Thankfully, I have some absolutely life-saving friends to talk me through dark thoughts and feelings of despair. The most effective advice I received was that my brain needed time to recover from the mixed episode that had been going on for two-three weeks. To regulate and balance all the chemicals, to actually sleep through the night without flashbacks or nightmares, to find my appetite again, and focus on small projects instead of juggling seven different tasks at a time. I don’t think we give our brains enough credit, or enough grace for all that it has to regulate. Blood flow, breathing, bladder control when you laugh (seriously), organized thoughts, emotions, being aware of imminent dangers like that glossy patch of ice under a fresh snowfall, and all those 90’s jingles that pop up in the most random times “Juicy fruit is gonna move ya”.
Once I allowed myself to rest, really rest, not “five minutes and then I’ll tackle xyz, but just to absolutely do nothing other than stay hydrated and regular bathroom breaks. Then I was able to think a little more clearly. Oh, did I forget to mention that while I was off for my mental health, I also had minor surgery? So not only was my brain being refreshed, I was also trying to gently heal a very tender area. I do love to multitask. One night I picked up my paints and a canvas and just let the colours flow. I had no idea what the outcome would be, or even really any painting techniques. But it was the first time since being off that my mind was able to concentrate on a task for more than 10 minutes. I’ve been painting any time my mind needs to get something out that doesn’t require any words.
So, back to work is coming up quickly. My first day back is February 3rd. I’ll be doing 3 days a week for 2 weeks, then 4 for 2 weeks, then full time. I’m nervous. I’m wondering how I’m going to wake up on time and not have a nap mid-afternoon. I’m worried about being overstimulated and overwhelmed by being around so many people. Seriously, I’ve got the hermit thing down, socializing again is going to be interesting. Also, having to wear a bra and pants every day? Rude. I literally bought the most comfortable full-length night gown just so I wouldn’t have to wear pants while lounging at home. Comfort is high on my priority list. Another silly worry is remembering all my passwords! I’m sure I’ll have to reset a bunch just because my work account has been inactive for so long. Not a big deal or even something to worry about. But, that’s what my brain is focusing on, little jerk!

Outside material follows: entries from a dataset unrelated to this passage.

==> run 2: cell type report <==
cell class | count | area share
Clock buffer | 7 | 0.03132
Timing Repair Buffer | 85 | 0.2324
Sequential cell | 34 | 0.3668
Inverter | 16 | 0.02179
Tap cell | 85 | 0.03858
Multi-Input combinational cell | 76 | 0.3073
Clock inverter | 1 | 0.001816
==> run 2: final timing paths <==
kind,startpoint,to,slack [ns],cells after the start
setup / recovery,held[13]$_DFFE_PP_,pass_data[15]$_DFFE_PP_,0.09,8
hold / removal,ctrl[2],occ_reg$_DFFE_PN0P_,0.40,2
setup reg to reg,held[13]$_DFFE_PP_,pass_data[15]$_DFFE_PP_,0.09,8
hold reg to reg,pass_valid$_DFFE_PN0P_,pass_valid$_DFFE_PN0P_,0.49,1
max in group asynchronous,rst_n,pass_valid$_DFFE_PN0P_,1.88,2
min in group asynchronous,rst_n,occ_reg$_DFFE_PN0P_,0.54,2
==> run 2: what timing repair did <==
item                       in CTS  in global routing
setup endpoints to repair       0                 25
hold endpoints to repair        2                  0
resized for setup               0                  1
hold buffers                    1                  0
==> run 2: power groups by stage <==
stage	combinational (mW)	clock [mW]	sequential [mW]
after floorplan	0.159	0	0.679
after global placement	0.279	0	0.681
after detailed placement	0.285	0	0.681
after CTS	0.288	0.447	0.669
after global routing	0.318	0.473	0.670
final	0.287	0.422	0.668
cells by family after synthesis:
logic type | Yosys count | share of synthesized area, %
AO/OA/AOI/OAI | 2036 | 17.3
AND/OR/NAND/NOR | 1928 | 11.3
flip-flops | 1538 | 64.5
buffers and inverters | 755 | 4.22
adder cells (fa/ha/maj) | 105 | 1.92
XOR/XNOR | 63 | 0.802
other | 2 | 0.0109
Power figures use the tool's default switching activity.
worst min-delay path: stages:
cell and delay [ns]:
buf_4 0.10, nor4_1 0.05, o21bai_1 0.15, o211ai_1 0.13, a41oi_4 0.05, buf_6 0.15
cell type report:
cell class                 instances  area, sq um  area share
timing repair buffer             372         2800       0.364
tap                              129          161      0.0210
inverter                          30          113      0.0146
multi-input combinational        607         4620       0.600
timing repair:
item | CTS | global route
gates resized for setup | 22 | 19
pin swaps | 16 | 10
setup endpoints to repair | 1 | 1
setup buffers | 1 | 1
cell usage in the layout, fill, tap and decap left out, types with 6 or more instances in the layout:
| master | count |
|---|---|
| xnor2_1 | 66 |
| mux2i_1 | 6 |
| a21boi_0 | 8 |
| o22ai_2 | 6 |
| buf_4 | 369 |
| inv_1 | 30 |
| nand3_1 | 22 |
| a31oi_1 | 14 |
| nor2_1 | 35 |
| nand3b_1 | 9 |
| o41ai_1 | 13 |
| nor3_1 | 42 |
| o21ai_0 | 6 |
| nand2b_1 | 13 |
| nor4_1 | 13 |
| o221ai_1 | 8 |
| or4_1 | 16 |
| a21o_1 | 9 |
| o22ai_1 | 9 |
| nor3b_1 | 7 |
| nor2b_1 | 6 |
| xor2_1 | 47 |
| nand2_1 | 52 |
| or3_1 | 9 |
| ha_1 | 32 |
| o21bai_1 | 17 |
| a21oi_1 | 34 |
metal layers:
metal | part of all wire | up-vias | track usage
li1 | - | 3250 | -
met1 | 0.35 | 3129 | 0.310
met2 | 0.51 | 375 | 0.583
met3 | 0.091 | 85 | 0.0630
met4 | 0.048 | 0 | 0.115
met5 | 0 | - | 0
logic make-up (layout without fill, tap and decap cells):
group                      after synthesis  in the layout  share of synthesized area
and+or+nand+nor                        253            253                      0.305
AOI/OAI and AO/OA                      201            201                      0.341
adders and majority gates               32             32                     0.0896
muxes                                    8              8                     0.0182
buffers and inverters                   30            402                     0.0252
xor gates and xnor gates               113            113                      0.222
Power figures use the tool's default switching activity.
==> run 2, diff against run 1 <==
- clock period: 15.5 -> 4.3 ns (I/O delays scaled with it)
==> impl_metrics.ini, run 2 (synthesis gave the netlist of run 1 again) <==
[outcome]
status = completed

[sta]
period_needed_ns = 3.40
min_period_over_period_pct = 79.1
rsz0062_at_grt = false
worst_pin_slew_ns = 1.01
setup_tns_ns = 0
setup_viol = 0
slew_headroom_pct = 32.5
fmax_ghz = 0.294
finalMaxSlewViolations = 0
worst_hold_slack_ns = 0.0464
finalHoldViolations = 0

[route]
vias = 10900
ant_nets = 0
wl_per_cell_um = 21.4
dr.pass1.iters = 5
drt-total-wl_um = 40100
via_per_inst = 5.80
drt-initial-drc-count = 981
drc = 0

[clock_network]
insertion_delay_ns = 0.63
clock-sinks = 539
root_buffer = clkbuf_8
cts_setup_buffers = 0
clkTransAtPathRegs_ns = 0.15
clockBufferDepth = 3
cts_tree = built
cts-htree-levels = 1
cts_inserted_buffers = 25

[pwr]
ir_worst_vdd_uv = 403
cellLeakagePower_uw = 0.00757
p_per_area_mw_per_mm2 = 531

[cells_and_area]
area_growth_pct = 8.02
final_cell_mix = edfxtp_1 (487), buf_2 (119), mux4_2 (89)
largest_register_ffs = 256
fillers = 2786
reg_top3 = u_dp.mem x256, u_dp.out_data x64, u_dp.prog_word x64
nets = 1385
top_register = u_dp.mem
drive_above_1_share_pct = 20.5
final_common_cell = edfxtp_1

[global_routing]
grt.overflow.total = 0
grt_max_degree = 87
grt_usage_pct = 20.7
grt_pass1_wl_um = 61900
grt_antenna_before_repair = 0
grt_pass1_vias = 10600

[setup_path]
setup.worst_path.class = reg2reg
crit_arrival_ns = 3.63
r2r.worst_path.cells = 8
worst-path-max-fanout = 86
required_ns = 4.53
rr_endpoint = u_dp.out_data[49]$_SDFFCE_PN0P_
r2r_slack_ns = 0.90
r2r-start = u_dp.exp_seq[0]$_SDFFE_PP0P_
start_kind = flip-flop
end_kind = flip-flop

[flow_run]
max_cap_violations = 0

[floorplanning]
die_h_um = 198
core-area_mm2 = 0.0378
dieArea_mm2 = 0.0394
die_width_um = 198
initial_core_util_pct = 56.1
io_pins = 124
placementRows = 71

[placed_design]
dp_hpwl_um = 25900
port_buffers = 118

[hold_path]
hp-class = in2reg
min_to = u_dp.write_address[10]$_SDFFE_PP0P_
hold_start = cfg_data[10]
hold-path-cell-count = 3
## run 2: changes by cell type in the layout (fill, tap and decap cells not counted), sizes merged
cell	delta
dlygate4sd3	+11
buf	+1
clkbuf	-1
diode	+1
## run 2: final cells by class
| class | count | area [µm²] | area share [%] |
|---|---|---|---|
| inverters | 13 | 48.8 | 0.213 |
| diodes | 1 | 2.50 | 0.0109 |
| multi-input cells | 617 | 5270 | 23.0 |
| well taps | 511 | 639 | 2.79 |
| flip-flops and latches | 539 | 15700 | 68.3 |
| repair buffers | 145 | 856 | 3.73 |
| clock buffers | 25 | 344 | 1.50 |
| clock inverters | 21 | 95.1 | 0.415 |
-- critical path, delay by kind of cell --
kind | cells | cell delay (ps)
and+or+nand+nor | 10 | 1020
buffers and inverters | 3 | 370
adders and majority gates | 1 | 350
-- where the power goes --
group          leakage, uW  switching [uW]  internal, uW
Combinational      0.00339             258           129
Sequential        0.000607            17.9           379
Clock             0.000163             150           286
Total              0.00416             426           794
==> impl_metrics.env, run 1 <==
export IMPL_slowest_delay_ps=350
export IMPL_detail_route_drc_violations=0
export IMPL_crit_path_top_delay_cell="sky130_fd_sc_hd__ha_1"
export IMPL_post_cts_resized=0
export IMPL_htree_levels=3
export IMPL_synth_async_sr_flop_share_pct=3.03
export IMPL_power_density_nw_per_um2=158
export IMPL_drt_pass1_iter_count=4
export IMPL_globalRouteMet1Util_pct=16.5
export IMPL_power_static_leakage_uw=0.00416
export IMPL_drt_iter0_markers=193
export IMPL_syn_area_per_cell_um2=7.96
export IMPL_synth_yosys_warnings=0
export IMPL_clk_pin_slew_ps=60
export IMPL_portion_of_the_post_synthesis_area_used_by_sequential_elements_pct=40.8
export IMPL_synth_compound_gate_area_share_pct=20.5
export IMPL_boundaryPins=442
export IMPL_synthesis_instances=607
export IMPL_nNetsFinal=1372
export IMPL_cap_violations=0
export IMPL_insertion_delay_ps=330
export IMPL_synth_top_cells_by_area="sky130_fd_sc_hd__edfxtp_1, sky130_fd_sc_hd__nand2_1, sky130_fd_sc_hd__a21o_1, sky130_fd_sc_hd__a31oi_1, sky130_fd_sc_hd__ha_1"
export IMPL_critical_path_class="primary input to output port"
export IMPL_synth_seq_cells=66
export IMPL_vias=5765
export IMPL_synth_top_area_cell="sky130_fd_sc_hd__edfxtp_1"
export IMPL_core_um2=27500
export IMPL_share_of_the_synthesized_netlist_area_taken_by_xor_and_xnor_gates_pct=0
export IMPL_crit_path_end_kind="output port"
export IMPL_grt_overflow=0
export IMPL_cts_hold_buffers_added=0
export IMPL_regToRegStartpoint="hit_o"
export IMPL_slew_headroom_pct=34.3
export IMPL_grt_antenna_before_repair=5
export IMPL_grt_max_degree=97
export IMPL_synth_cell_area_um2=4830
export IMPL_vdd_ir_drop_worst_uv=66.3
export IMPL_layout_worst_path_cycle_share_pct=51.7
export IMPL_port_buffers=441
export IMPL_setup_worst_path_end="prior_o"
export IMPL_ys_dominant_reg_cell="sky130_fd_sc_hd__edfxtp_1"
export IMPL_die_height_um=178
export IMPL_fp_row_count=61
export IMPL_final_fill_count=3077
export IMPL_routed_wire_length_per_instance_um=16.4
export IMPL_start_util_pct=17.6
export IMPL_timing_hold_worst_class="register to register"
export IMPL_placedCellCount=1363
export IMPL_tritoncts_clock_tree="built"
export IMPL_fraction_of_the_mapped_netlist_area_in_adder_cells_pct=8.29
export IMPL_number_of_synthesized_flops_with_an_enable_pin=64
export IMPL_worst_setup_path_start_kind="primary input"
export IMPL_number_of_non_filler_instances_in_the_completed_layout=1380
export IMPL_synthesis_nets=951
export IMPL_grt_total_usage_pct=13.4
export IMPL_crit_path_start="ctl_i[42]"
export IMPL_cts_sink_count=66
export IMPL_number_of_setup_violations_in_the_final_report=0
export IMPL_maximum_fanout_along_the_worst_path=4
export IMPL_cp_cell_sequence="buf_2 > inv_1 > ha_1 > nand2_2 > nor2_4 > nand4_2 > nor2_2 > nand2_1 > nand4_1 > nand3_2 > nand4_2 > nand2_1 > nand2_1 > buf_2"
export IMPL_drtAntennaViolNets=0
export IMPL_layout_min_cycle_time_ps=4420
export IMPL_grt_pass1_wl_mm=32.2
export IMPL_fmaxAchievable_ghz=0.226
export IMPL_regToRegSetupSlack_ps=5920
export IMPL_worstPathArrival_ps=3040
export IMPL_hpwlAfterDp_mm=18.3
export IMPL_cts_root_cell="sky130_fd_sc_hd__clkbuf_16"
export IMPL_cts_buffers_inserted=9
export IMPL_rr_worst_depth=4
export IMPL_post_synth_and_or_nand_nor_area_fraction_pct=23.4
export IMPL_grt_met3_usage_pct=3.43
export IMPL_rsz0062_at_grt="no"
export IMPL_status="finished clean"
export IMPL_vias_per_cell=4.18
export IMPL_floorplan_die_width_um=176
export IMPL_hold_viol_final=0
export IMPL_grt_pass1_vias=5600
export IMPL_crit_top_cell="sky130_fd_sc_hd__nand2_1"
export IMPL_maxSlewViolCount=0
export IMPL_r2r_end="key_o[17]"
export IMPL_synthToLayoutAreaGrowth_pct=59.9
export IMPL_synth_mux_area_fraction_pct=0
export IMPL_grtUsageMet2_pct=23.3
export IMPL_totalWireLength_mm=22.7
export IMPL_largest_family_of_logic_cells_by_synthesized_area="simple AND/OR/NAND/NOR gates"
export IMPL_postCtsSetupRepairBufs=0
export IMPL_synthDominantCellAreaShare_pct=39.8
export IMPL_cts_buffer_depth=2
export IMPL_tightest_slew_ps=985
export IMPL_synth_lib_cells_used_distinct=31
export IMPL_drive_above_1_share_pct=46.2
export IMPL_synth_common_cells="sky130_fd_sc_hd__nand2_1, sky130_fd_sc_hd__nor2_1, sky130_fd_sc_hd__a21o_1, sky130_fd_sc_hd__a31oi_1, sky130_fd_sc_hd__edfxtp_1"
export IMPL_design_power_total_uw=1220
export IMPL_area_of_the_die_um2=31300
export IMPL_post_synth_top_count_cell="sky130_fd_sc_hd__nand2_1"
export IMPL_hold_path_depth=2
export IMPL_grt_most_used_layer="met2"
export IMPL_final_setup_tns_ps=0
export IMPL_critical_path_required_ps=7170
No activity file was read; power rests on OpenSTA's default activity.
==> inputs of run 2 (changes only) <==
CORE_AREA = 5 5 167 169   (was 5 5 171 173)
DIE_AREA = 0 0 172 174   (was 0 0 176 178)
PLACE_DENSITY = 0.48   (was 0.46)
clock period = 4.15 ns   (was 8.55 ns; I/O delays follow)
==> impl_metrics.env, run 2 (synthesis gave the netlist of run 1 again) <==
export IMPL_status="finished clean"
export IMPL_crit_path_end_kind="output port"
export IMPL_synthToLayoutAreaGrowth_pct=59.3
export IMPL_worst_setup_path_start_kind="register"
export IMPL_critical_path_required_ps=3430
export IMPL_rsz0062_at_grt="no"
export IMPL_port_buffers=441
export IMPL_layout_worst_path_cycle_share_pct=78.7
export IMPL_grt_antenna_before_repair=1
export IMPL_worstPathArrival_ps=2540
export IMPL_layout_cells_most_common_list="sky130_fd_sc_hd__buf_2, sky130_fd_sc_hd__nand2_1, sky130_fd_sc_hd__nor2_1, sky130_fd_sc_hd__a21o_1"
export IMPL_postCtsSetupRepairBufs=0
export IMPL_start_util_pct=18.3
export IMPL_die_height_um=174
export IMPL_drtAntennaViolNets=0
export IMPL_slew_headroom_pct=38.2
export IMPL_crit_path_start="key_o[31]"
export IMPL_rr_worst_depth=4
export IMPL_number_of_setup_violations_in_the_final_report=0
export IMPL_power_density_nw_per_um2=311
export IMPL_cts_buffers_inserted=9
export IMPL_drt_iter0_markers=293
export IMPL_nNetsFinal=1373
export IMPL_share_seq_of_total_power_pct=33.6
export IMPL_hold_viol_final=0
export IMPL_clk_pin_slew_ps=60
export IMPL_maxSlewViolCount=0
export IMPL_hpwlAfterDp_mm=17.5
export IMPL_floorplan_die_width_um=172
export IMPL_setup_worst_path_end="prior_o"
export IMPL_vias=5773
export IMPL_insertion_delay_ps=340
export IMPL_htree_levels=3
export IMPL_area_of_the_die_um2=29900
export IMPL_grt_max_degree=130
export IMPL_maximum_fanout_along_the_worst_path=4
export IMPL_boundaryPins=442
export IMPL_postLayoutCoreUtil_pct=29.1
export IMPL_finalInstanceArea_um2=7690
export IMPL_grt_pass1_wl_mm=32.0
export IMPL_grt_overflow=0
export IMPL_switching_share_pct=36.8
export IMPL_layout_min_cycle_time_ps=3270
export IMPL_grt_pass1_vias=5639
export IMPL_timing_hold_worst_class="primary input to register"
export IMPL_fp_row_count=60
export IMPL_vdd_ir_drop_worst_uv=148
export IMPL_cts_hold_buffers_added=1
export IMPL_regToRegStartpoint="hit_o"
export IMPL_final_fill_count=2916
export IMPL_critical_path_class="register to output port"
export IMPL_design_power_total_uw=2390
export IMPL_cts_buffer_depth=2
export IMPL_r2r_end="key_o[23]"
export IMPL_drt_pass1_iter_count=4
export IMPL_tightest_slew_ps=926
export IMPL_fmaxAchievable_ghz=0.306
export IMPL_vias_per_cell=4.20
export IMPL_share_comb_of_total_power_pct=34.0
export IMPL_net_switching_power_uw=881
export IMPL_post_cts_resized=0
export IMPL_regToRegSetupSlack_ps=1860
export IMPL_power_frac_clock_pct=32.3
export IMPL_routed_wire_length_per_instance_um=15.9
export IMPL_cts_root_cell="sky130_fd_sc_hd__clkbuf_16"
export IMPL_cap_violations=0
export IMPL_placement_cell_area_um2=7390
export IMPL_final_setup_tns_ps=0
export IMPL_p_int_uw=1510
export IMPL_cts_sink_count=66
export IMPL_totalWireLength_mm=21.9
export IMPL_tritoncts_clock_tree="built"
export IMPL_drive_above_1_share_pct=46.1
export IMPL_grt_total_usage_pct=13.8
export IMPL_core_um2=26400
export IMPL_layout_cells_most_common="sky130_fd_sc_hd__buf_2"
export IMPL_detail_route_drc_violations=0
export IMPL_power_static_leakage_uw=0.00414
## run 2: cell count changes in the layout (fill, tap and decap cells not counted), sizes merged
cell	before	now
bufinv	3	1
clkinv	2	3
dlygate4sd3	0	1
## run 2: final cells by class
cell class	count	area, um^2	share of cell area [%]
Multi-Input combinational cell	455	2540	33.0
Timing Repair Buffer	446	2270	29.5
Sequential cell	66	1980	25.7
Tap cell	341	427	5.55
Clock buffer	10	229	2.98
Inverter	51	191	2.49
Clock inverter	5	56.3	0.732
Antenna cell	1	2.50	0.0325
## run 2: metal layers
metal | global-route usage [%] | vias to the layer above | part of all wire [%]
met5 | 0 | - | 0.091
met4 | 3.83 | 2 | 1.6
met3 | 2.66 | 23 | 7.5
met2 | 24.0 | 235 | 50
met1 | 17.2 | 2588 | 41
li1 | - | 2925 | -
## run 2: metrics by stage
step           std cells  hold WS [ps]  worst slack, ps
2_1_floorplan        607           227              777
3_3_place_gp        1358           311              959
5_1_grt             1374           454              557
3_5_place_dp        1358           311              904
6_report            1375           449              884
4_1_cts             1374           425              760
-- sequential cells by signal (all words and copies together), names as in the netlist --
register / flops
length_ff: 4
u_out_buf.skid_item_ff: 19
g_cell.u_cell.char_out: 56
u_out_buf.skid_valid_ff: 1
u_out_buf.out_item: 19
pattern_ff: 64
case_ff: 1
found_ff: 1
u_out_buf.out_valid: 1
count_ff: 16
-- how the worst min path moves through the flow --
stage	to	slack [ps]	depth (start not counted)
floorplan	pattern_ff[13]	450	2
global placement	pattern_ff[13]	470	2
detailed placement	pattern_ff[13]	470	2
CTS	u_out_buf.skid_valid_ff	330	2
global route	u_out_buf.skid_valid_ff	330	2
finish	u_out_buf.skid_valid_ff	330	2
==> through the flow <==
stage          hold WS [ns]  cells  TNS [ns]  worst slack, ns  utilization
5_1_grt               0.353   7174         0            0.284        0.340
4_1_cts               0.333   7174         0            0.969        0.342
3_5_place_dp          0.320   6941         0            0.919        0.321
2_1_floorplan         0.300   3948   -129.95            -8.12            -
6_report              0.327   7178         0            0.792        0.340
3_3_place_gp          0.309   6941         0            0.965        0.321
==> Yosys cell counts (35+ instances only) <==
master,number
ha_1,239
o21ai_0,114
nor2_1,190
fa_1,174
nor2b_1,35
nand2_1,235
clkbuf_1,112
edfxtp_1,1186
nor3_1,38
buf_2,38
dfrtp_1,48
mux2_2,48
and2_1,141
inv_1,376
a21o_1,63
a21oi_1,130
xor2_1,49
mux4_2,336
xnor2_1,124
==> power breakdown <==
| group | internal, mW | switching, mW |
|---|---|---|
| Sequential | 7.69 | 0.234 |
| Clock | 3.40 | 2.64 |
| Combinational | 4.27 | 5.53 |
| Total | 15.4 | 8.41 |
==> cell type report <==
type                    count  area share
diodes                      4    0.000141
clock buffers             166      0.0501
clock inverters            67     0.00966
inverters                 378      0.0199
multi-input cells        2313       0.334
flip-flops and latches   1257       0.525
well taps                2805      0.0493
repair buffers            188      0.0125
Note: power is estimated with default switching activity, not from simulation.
$ cat src/design/autorange_false_color_mapper_core.sv
// autorange_false_color_mapper_core: min/max tracking and palette mapping
// measure beat: taken whenever the core is idle, no result; map beat: sample registered,
// set-up state loads the divider, divider steps, finish state hands off to the output;
// clamped index: set-up, then hand-off, no divider; next beat after hand-off, which a stall holds
// reset: range min all ones, range max zero, no result pending
module autorange_false_color_mapper_core #(
  parameter int SAMPLE_BITS = 16
) (
  input  logic            clk_i,
  input  logic            rst_ni,
  input  logic            in_valid_i,
  output logic            in_stall_o,
  input  afcm_pkg::in_t   in_data_i,
  output logic            out_valid_o,
  input  logic            out_stall_i,
  output afcm_pkg::out_t  out_data_o
);
  import afcm_pkg::*;

  localparam int NumBits = SAMPLE_BITS + IdxBits;

  localparam logic [1:0] StIdle = 2'd0;
  localparam logic [1:0] StPrep = 2'd1;
  localparam logic [1:0] StDiv  = 2'd2;
  localparam logic [1:0] StFin  = 2'd3;

  logic [1:0]             state_q, state_d;
  logic [SAMPLE_BITS-1:0] min_q, max_q;
  logic [SAMPLE_BITS-1:0] smp_q;
  logic [IdxBits-1:0]     idx_q, idx_d;
  logic                   out_valid_q;
  out_t                   out_q;

  logic                   in_acc;
  logic                   out_ld;
  logic [SAMPLE_BITS-1:0] smp_in;
  logic                   clamp_lo, clamp_hi;
  logic [SAMPLE_BITS-1:0] span, offs;
  logic [NumBits-1:0]     num;
  logic                   div_start, div_done;
  logic [IdxBits-1:0]     div_quo;

  assign in_acc = in_valid_i && (state_q == StIdle);
  assign smp_in = in_data_i.sample[SAMPLE_BITS-1:0];
  assign out_ld = (state_q == StFin) && (!out_valid_q || !out_stall_i);

  assign clamp_lo  = (max_q <= min_q) || (smp_q <= min_q);
  assign clamp_hi  = smp_q >= max_q;
  assign span      = max_q - min_q;
  assign offs      = smp_q - min_q;
  // offset times 63 as offset * 64 - offset
  assign num       = {offs, {IdxBits{1'b0}}} - {{IdxBits{1'b0}}, offs};
  assign div_start = (state_q == StPrep) && !clamp_lo && !clamp_hi;

  afcm_div #(
    .DEN_BITS(SAMPLE_BITS)
  ) u_div (
    .clk_i  (clk_i),
    .rst_ni (rst_ni),
    .start_i(div_start),
    .num_i  (num),
    .den_i  (span),
    .done_o (div_done),
    .quo_o  (div_quo)
  );

  always_comb begin
    state_d = state_q;
    idx_d   = idx_q;
    case (state_q)
      StIdle: begin
        if (in_acc && in_data_i.pass_select) begin
          state_d = StPrep;
        end
      end
      StPrep: begin
        if (clamp_lo) begin
          idx_d   = '0;
          state_d = StFin;
        end else if (clamp_hi) begin
          idx_d   = TopIndex;
          state_d = StFin;
        end else begin
          state_d = StDiv;
        end
      end
      StDiv: begin
        if (div_done) begin
          idx_d   = div_quo;
          state_d = StFin;
        end
      end
      StFin: begin
        if (out_ld) begin
          state_d = StIdle;
        end
      end
      default: state_d = StIdle;
    endcase
  end

  always_ff @(posedge clk_i or negedge rst_ni) begin
    if (!rst_ni) begin
      state_q     <= StIdle;
      min_q       <= '1;
      max_q       <= '0;
      out_valid_q <= 1'b0;
    end else begin
      state_q <= state_d;
      if (in_acc && !in_data_i.pass_select) begin
        if (in_data_i.first_of_frame) begin
          min_q <= smp_in;
          max_q <= smp_in;
        end else begin
          if (smp_in < min_q) begin
            min_q <= smp_in;
          end
          if (smp_in > max_q) begin
            max_q <= smp_in;
          end
        end
      end
      if (out_ld) begin
        out_valid_q <= 1'b1;
      end else if (!out_stall_i) begin
        out_valid_q <= 1'b0;
      end
    end
  end

  always_ff @(posedge clk_i) begin
    if (in_acc) begin
      smp_q <= smp_in;
    end
    idx_q <= idx_d;
    if (out_ld) begin
      out_q.palette_index <= idx_q;
      out_q.red           <= Palette[idx_q][3*ColourBits-1:2*ColourBits];
      out_q.green         <= Palette[idx_q][2*ColourBits-1:ColourBits];
      out_q.blue          <= Palette[idx_q][ColourBits-1:0];
    end
  end

  assign in_stall_o  = (state_q != StIdle);
  assign out_valid_o = out_valid_q;
  assign out_data_o  = out_q;

  // divider only reports completion while the sequencer waits for it
  a_div_done_in_div: assert property (@(posedge clk_i) disable iff (!rst_ni)
    div_done |-> (state_q == StDiv))
    else $error("divider done outside divide state");

  // a frame restart collapses the range onto one sample
  a_first_collapses: assert property (@(posedge clk_i) disable iff (!rst_ni)
    (in_acc && !in_data_i.pass_select && in_data_i.first_of_frame)
    |=> (min_q == max_q))
    else $error("range not restarted on first beat");

  // a full, stalled output holds the finished index back
  a_fin_holds: assert property (@(posedge clk_i) disable iff (!rst_ni)
    ((state_q == StFin) && out_valid_q && out_stall_i) |=> (state_q == StFin))
    else $error("result dropped while output stalled");

  // a map beat always enters set-up, a measure beat never leaves idle
  a_map_enters_prep: assert property (@(posedge clk_i) disable iff (!rst_ni)
    (in_acc && in_data_i.pass_select) |=> (state_q == StPrep))
    else $error("map beat did not start set-up");

  // the divider starts only on a beat with an unclamped index
  a_start_in_range: assert property (@(posedge clk_i) disable iff (!rst_ni)
    div_start |-> ((smp_q > min_q) && (smp_q < max_q)))
    else $error("divider started on a clamped sample");

endmodule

I do miss my coworkers and the routine. I even miss importing(?!) and scanning! I’m really looking forward to getting moving again, as I mostly sat on the couch and have definitely gained some Christmas, New Years, President’s Day and whatever other holiday weight. Thank goodness for elastic waist scrubs! So, I’m both nervous and anticipating a healthy return to work. I think that’s normal and to be expected. Wish me luck, send coffee, and remember to take care of your brain!